8  Probability Distributions in R

In this chapter, we will cover how to generate random samples in R from known probability distributions and empirical distributions. All of the common probability distributions have a set of four functions in base R that can be used to generate random samples and to calculate the corresponding density, quantile, and cumulative functions that correspond to that distribution.

library(tidyverse)
library(HDSinRdata)
data(NHANESsample)

Below, we demonstrate an example of drawing random samples. Anytime we do something in R in which the outcome has some randomness, we are using R’s random number generator under the hood. This means that the results will change every time we run our code. In order to make sure our code is replicable, we have to set a random seed, which makes the results the same every time. The set.seed() function takes in a numeric seed value. You can use any number as the seed. Below, we first sample a random value from the numbers 1 to 10 without setting a seed. Note that every time you run this code chunk, the output can change. However, in the second code chunk we set a seed, which means that the result will always be the same (in this case, it’s equal to 2).

sample(1:10, 1)
#> [1] 2
set.seed(5)
sample(1:10, 1)
#> [1] 2

8.1 Probability Distributions in R

All of the common discrete (e.g. Bernoulli, binomial) and continuous (e.g. normal, uniform, exponential, poisson) probability distributions have corresponding functions in R. For each of these distributions, there are four available functions:

  • r[dist](): generates random samples from the given distribution (e.g. rnorm(), runif())
  • d[dist](): density function for the distribution (e.g. dnorm(), dunif())
  • p[dist](): cumulative distribution function for the distribution (e.g. pnorm(), punif())
  • q[dist](): quantile function for the distribution (e.g. qnorm(), qunif())

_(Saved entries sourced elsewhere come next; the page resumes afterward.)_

### config.mk
export PLATFORM = sky130hd
export DESIGN_NAME = sample_fifo_system_control
export DESIGN_NICKNAME = d
export VERILOG_FILES = /design/src/verilog/sysctl_pkg.sv /design/src/verilog/sample_fifo_system_control.sv /design/src/verilog/sample_fifo.sv
export SDC_FILE = /design/constraint.sdc
export NUM_CORES = 1
export LEC_CHECK = 0
export ABC_CLOCK_PERIOD_IN_PS = 7000
export BUFFER_PORTS_ARGS = -buffer_cell sky130_fd_sc_hd__buf_2
export CAP_MARGIN = 40
export CORE_MARGIN = 2
export CORE_UTILIZATION = 25
export DETAILED_ROUTE_END_ITERATION = 6
export SLEW_MARGIN = 40
export SYNTH_ARGS = -nofsm -noshare
export SYNTH_HDL_FRONTEND = slang
export SYNTH_HIERARCHICAL = 1
export SYNTH_SLANG_ARGS = --single-unit
### constraint.sdc
create_clock -name core_clk_in -period 7 [get_ports core_clk_in]
set_input_delay 2.1 -clock core_clk_in [delete_from_list [all_inputs] [get_ports core_clk_in]]
set_output_delay 2.1 -clock core_clk_in [all_outputs]
set_load 0.005 [all_outputs]
### src/verilog/sysctl_pkg.sv
// constants for the sample fifo system control block
// Summary of operation
// - almost-full at 32 minus threshold samples
// - item select low: item1 low, item2 high
// - item select high: item3 low, item4 high
// - clock select: internal or external slow clock
// - dynamic powerdown between samples, slow rates only
// - fifo disable stops pushes, holds pointers, data
// - disabled fifo keeps converting until item1 none
// - fifo enable flushes, restarts from pointer zero
// - fifo enable starts conversions and led drivers
// - shutdown keeps registers, access stays normal
// - entering power-save clears all interrupt flags
// - power-save stops oscillator, results are kept
// - shutdown waits for running conversion to finish
// - only writing one enters power-save
// - reset bit forces power-on reset, self-clears
package sysctl_pkg;
  localparam logic [7:0] ADDR_ITEM_LOW = 8'h09;
  localparam logic [7:0] ADDR_ITEM_HIGH = 8'h0A;
  localparam logic [7:0] ADDR_FIFO_CFG = 8'h08;
  localparam logic [7:0] ADDR_SYS_CTRL = 8'h0D;
  localparam logic [7:0] ADDR_FIFO_DATA = 8'h07;
  localparam logic [7:0] ADDR_FIFO_COUNT = 8'h10;
  localparam logic [7:0] ITEM_RESET = 8'h00;
  localparam logic [7:0] SYS_RESET = 8'h00;
  localparam logic [3:0] THRESH_RESET = 4'hF;
  localparam logic [3:0] TYPE_NONE = 4'h0;
  localparam int BIT_RESET = 0;
  localparam int BIT_POWER_SAVE_REQUEST = 1;
  localparam int BIT_FIFO_EN = 2;
  localparam int BIT_LP = 3;
  localparam int BIT_CLK = 4;
  localparam logic [7:0] SYS_WMASK = 8'h1E;
  localparam logic [5:0] FIFO_SLOTS = 6'h20;
  localparam int FIFO_DEPTH = 16;
  localparam int FIFO_WIDTH = 8;
  localparam logic [3:0] POR_CYCLES = 4'h8;
  localparam logic [3:0] SLOW_RATE_MAX = 4'h4;
endpackage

Let’s see how these work in practice, using the normal and binomial distributions as examples.

8.1.1 Random Samples

The code below generates a sample of 100 random numbers following a normal distribution with mean 5 and standard deviation 1. As you can see, the function takes in n (the number of observations), mean (the mean with default value 0), and sd (the standard deviation with default value 1). A histogram plot (using the built-in hist() function) shows that the generated values look roughly normally distributed.

x <- rnorm(n = 100, mean = 5, sd = 1)
hist(x)

We can also input a vector instead of a single value for the mean or sd arguments if we want each sample to come from its own normal distribution. As an example, below we generate 100 random numbers with the default standard deviation of 1 where half of the samples have mean 0 and the other half have mean 5.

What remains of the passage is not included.